Gao Wenqian | Zhou Enlai in His Later Years

The book’s descriptions of many historical events are vastly different from those of the CCP. The book extensively quotes from Gao Wenqian’s past excerpts of internal CCP unpublished letters, documents, meeting records, and interviews, revealing Zhou Enlai’s grievances with other CCP leaders from the Yan’an Rectification Movement in the 1940s to his death. Gao Wenqian claimed: “Zhou was ‘preserving his late years’ politically and was pulled into the water by Mao Zedong, acting as an executor of the Cultural Revolution, running errands for Mao, and owing debts in many matters.” After Mao Zedong successfully united Lin Biao and won over Zhou Enlai, he had the confidence to launch the Cultural Revolution, which was the movement to “overthrow Liu Shaoqi.” Zhou Enlai was first the leader of the Liu Shaoqi special case group, and later echoed Jiang Qing in condemning Liu Shaoqi.

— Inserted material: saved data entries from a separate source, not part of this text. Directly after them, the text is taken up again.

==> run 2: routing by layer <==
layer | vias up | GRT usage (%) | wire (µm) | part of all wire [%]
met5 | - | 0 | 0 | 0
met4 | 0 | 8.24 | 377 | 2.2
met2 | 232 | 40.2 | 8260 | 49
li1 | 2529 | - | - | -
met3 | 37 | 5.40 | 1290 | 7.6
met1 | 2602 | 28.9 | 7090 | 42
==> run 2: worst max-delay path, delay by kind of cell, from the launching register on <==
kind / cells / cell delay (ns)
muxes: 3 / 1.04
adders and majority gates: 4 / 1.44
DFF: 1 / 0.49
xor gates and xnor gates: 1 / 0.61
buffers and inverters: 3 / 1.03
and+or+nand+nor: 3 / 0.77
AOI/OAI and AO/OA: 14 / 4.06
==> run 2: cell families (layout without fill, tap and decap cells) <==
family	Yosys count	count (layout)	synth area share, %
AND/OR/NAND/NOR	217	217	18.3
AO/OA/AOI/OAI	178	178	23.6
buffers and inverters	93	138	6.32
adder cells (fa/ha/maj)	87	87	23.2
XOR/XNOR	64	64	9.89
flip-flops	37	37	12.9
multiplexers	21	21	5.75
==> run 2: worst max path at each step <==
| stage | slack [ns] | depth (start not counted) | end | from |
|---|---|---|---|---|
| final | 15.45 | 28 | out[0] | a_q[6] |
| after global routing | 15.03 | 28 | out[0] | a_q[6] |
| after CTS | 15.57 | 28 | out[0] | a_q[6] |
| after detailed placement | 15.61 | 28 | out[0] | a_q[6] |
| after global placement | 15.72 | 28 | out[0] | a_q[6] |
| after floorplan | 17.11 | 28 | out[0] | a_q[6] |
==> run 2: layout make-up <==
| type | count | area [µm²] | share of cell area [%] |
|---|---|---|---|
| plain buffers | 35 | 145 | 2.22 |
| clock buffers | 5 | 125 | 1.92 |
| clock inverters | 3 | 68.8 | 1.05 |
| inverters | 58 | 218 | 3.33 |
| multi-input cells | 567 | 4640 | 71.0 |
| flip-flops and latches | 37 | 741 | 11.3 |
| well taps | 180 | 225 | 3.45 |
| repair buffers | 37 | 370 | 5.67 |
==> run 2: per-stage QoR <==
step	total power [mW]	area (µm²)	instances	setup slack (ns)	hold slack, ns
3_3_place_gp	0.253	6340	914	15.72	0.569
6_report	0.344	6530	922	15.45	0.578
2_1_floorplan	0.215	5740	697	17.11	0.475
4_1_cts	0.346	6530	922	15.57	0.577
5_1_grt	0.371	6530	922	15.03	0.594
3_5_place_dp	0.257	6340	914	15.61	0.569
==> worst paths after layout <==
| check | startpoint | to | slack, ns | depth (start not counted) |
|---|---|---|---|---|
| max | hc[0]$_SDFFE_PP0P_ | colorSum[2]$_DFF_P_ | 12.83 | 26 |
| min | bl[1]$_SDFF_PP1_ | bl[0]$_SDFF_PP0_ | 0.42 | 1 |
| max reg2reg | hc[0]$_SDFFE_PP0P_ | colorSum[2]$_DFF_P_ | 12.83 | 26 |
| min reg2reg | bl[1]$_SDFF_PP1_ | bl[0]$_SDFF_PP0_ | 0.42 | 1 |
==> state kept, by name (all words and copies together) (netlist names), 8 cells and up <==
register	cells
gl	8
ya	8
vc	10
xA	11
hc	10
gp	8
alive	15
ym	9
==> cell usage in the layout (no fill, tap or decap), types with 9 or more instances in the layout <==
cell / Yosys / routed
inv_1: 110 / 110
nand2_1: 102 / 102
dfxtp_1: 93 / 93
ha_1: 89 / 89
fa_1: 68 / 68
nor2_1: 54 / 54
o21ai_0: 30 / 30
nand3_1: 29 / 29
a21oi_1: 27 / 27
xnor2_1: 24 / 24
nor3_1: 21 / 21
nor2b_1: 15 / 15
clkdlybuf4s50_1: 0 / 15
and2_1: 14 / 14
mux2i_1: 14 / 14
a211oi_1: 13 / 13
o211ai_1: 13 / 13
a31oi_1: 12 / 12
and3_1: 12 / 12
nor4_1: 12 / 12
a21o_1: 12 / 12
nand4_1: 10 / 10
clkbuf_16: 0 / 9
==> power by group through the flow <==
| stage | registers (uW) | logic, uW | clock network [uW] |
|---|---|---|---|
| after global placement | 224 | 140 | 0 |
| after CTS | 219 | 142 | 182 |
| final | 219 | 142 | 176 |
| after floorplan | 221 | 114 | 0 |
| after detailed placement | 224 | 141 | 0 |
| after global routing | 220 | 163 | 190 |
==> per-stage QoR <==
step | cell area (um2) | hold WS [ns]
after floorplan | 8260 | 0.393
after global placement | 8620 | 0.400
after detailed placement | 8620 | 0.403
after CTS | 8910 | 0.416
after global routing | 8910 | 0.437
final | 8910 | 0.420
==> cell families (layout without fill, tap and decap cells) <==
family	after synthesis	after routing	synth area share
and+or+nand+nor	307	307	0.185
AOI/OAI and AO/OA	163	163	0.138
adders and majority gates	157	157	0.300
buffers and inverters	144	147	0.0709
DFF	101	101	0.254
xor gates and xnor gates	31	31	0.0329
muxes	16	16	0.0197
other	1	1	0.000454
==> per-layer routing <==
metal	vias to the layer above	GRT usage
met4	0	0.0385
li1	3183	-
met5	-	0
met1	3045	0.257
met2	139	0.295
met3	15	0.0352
This design comes from an exercise in tuning for small area on the open sky130 flow, not from production work.
Only simulation tests tie the RTL to the original design; equivalence was not proved.

Design au_top_0, start of the top module:
module au_top_0 (
    input clk,
    input rst_n,
    output [7:0] led,
    input usb_rx,
    output usb_tx,
    output [7:0] io_seg,
    output [3:0] io_sel,
    input [1:0] inbutton,
    output [15:0] outled,
    output [7:0] outseg,
    output [3:0] outsel
  );
For scale: about 1600 cells after synthesis, ~54 I/O pins, roughly 0.014 mm^2 of cells after synthesis.
Settings: LEC_CHECK=0, CAP_MARGIN=20, CORE_MARGIN=2, CORE_UTILIZATION=55, CTS_BUF_LIST=sky130_fd_sc_hd__clkbuf_8, PLACE_DENSITY=0.65, SLEW_MARGIN=20; clock period 12.0 ns.
standard.sh (not shown) runs the stock make flow with config.mk's settings and CLKGATE_MAP_FILE= SYNTH_SCRIPT=/design/flow/synth_recipe.tcl, a recipe that flattens the netlist after the stock synthesis.
==> flow/flow/run.sh <==
#!/bin/bash
# Layout flow: the standard synthesis, then its combinational logic mapped
# again for area with ABC (every register kept as it is: same instance, name and
# cell), then the standard layout from floorplan to finish.
# Each tool writes its full output to a log file in this folder.
set -euo pipefail
DEEPSYN_S=${DEEPSYN_S:-60}

bash standard.sh synth > synth.log 2>&1

R=orfs/results/$FLOW_PLATFORM/au_top_0/base
L=orfs/logs/$FLOW_PLATFORM/au_top_0/base
YOSYS=$(command -v yosys || echo "$FLOW_HOME/../tools/install/yosys/bin/yosys")
LIB=$(grep -o -- '-liberty [^ ]*' $L/1_2_yosys.log | head -1 | cut -d' ' -f2)
DONT_USE=$(grep -o -- '-dont_use [^ ]*' $L/1_2_yosys.log | sort -u | tr '\n' ' ')
# the register cells the standard synthesis used
SEQ=$(grep -o '^ *sky130_fd_sc_hd__[a-z0-9_]*' $R/1_2_yosys.v | sort -u | grep -E '__(df|edf|sdf|dl)' | tr '\n' ' ')

cp $R/1_2_yosys.v standard_netlist.v
SEEDS=("4 5 6" "1 2 3" "7 8 9" "10 11")
for i in 1 2 3 4; do
DS=""
for s in ${SEEDS[$((i-1))]}; do DS="$DS;dc2;&get,-n;&deepsyn,-T,$DEEPSYN_S,-S,$s;&put"; done
cat > remap_$i.ys <<EOS
read_liberty -ignore_miss_func $LIB
read_verilog standard_netlist.v
hierarchy -top $FLOW_TOP
setattr -mod -set keep_hierarchy 1 $SEQ
flatten
delete t:\$scopeinfo
opt_clean -purge
abc -liberty $LIB $DONT_USE -script "+strash$DS;dch,-f;amap;topo"
setundef -zero
splitnets
opt_clean -purge
hilomap -singleton -hicell sky130_fd_sc_hd__conb_1 HI -locell sky130_fd_sc_hd__conb_1 LO
insbuf -buf sky130_fd_sc_hd__buf_4 A X
blackbox $SEQ
tee -o remap_$i.stat stat -liberty $LIB
write_verilog -noattr -nohex -nodec remapped_$i.v
EOS
"$YOSYS" -s remap_$i.ys > remap_$i.log 2>&1 &
done
wait
best=""; best_area=""
for i in 1 2 3 4; do
  a=$( (grep -o "Chip area for module '.au_top_0': [0-9.]*" remap_$i.stat 2>/dev/null || true) | awk '{print $NF}')
  echo "run $i: $a" >> remap_choice.log
  if [ -n "$a" ] && { [ -z "$best_area" ] || awk "BEGIN{exit !($a < $best_area)}"; }; then best=$i; best_area=$a; fi
done
echo "best: $best ($best_area)" >> remap_choice.log
if [ -n "$best" ]; then cp remapped_$best.v remapped_netlist.v; else cp standard_netlist.v remapped_netlist.v; fi

# keep the standard netlist if the new one lost or changed any register
if [ "$(grep -cE '^ *sky130_fd_sc_hd__(df|edf|sdf|dl)' standard_netlist.v)" = "$(grep -cE '^ *sky130_fd_sc_hd__(df|edf|sdf|dl)' remapped_netlist.v)" ] &&
   diff <(grep -E '^ *sky130_fd_sc_hd__(df|edf|sdf|dl)' standard_netlist.v | sort) \
        <(grep -E '^ *sky130_fd_sc_hd__(df|edf|sdf|dl)' remapped_netlist.v | sort) > /dev/null; then
  cp remapped_netlist.v $R/1_2_yosys.v
  echo "using the remapped netlist" > netlist_choice.log
else
  echo "remapped netlist differs in its registers; using the standard one" > netlist_choice.log
fi

# every port still gets a buffer, as in the standard flow (the smallest one);
# the clock tree uses clkbuf_8 leaves of up to 15 registers, and no dummy loads
bash standard.sh "BUFFER_PORTS_ARGS=-buffer_cell sky130_fd_sc_hd__buf_1" \
  "CTS_ARGS=-sink_clustering_enable -repair_clock_nets -buf_list sky130_fd_sc_hd__clkbuf_8 -dont_use_dummy_load -sink_clustering_size 15 -sink_clustering_max_diameter 80" \
  > layout.log 2>&1
The first run produced a clean layout.
This is an optimization exercise on Yosys and OpenROAD, whose aim is small area, not a production implementation. In this exercise RTL edits were held to simulation tests only and were not proved equivalent to the original. Power figures rest on the tool's default switching activity, not on a simulated workload.

File: flow/run.sh
#!/bin/bash
# The standard layout, with the smallest buffer as the port buffer that
# global placement puts on every input and output, and small buffers in the
# upper levels of the clock tree.
set -euo pipefail
export BUFFER_PORTS_ARGS="-buffer_cell sky130_fd_sc_hd__buf_1"
export CTS_ARGS="-sink_clustering_enable -repair_clock_nets -sink_clustering_size 18 -sink_clustering_max_diameter 70 -buf_list sky130_fd_sc_hd__clkbuf_8 -sink_clustering_buffer sky130_fd_sc_hd__clkbuf_8 -root_buf sky130_fd_sc_hd__clkbuf_4 -tree_buf sky130_fd_sc_hd__clkbuf_4"
bash standard.sh > standard.log 2>&1
File: standard.sh
#!/bin/bash
# synth_recipe.tcl (not shown) runs the flow's synth.tcl, then flattens the netlist and writes it again
# the make line also repeats each setting of config.mk as NAME=value (left out here)
make -C /OpenROAD-flow-scripts/flow DESIGN_CONFIG=/design/flow/config.mk WORK_HOME=/design/flow/orfs CLKGATE_MAP_FILE= SYNTH_SCRIPT=/design/flow/synth_recipe.tcl "${@:-finish}"
File: config.mk
export PLATFORM = sky130hd
export DESIGN_NAME = all_mod
export DESIGN_NICKNAME = all_mod
export VERILOG_FILES = /design/flow/design.v
export SDC_FILE = /design/flow/constraint.sdc
export NUM_CORES = 4
export LEC_CHECK = 0
export CAP_MARGIN = 20
export CORE_MARGIN = 2
export CORE_UTILIZATION = 80
export CTS_BUF_LIST = sky130_fd_sc_hd__clkbuf_8
export CTS_CLUSTER_DIAMETER = 70
export CTS_CLUSTER_SIZE = 18
export SLEW_MARGIN = 20
File: constraint.sdc
create_clock -name core_clock -period 10.0 [get_ports {clk}]
set_input_delay 2.0000 -clock core_clock [delete_from_list [all_inputs] [get_ports {clk}]]
set_output_delay 2.0000 -clock core_clock [all_outputs]
set_load 0.01 [all_outputs]
File: design.v
module uart_tx_top(
input clk, rst, baud_pulse, pen, thre, stb, sticky_parity, eps, set_break,
input cap,               
input [7:0] din,         
input [1:0] wls,
output dec,              
output sreg_empty,
output reg tx
);
localparam [1:0] IDLE = 2'd0, START = 2'd1, SEND = 2'd2, PARITY = 2'd3;
reg [1:0] state;
reg [7:0] shft_reg;      
reg d_parity;            
reg [2:0] bitcnt;
reg [4:0] count;
reg parity_out;
wire cz = (count == 5'd0);
assign dec = baud_pulse & (state == IDLE) & ~thre & cz;
assign sreg_empty = (state == IDLE) | (state == PARITY);
wire tx_data = (state == IDLE) | ((state == SEND) & shft_reg[0]) | ((state == PARITY) & d_parity);
always@(posedge clk, posedge rst)
begin
  if(rst)
    begin
    state <= IDLE;
    count <= 5'd15;
    end
  else
    begin
    if(baud_pulse)
      case(state)
      IDLE:
        if(!thre)
          begin
          if(!cz)
            count <= count - 5'd1;
          else
            begin
            count <= 5'd15;
            state <= START;
            end
          end
      START:
        if(!cz)
          count <= count - 5'd1;
        else
          begin
          count <= 5'd15;
          state <= SEND;
          end
      SEND:
        if(!cz)
          count <= count - 5'd1;
        else if(bitcnt != 3'd0)
          count <= 5'd15;
        else if(pen)
          begin
          state <= PARITY;
          count <= 5'd15;
          end
        else
          begin
          state <= IDLE;
          count <= !stb ? 5'd15 : (wls == 2'b00) ? 5'd23 : 5'd31;
          end
      PARITY:
        if(!cz)
          count <= count - 5'd1;
        else
          begin
          state <= IDLE;
          count <= !stb ? 5'd15 : (wls == 2'b00) ? 5'd17 : 5'd31;
          end
      endcase
    end
end
always@(posedge clk)
begin
  if(cap)
    shft_reg <= din;
  if(baud_pulse)
    case(state)
    IDLE:
      if(!thre && cz)
        bitcnt <= {1'b1, wls};
    START:
      if(cz)
        d_parity <= ^(shft_reg & {wls == 2'b11, wls[1], |wls, 5'h1f});
    SEND:
      begin
      parity_out <= sticky_parity ? ~eps : ~(d_parity ^ eps);
      if(cz)
        begin
        if(bitcnt != 3'd0)
          begin
          bitcnt   <= bitcnt - 3'd1;
          shft_reg <= shft_reg >> 1;
          end
        else
          d_parity <= parity_out;
        end
      end
    default: ;
    endcase
end
always@(posedge clk, posedge rst)
begin
if(rst)
  tx <= 1'b1;
else
  tx <= tx_data & ~set_break;
end
endmodule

After Zhou Enlai was diagnosed with cancer, Mao Zedong ignored the advice of medical experts for early treatment and put forward four instructions, including “no surgery,” intending to delay the illness, causing Zhou to miss the opportunity for early detection and treatment, and pushing Zhou to his death. The preface of the book states, “The publication of this book is a memorial gift to my mother who passed away at the end of 2001.” He pointed out, “This is because of threats from the CCP, and the book could only be published after my mother’s death.” The book, with about 500,000 characters, was published by Mirror Books on April 5, 2003, becoming the 23rd book in the publisher’s “Truth” series.

Serialized on the Multi-Dimensional News Network from January 2006 to the present. In the book’s postscript, Gao Wenqian stated that he wrote this book for two purposes: one is to re-evaluate Zhou Enlai and restore his true historical face, which is completely different from the CCP’s consistent praise of Zhou Enlai; the other is to break through the forbidden zone of Cultural Revolution research in mainland China and expose the dark side of the Cultural Revolution and the absurdity of high-level politics in mainland China.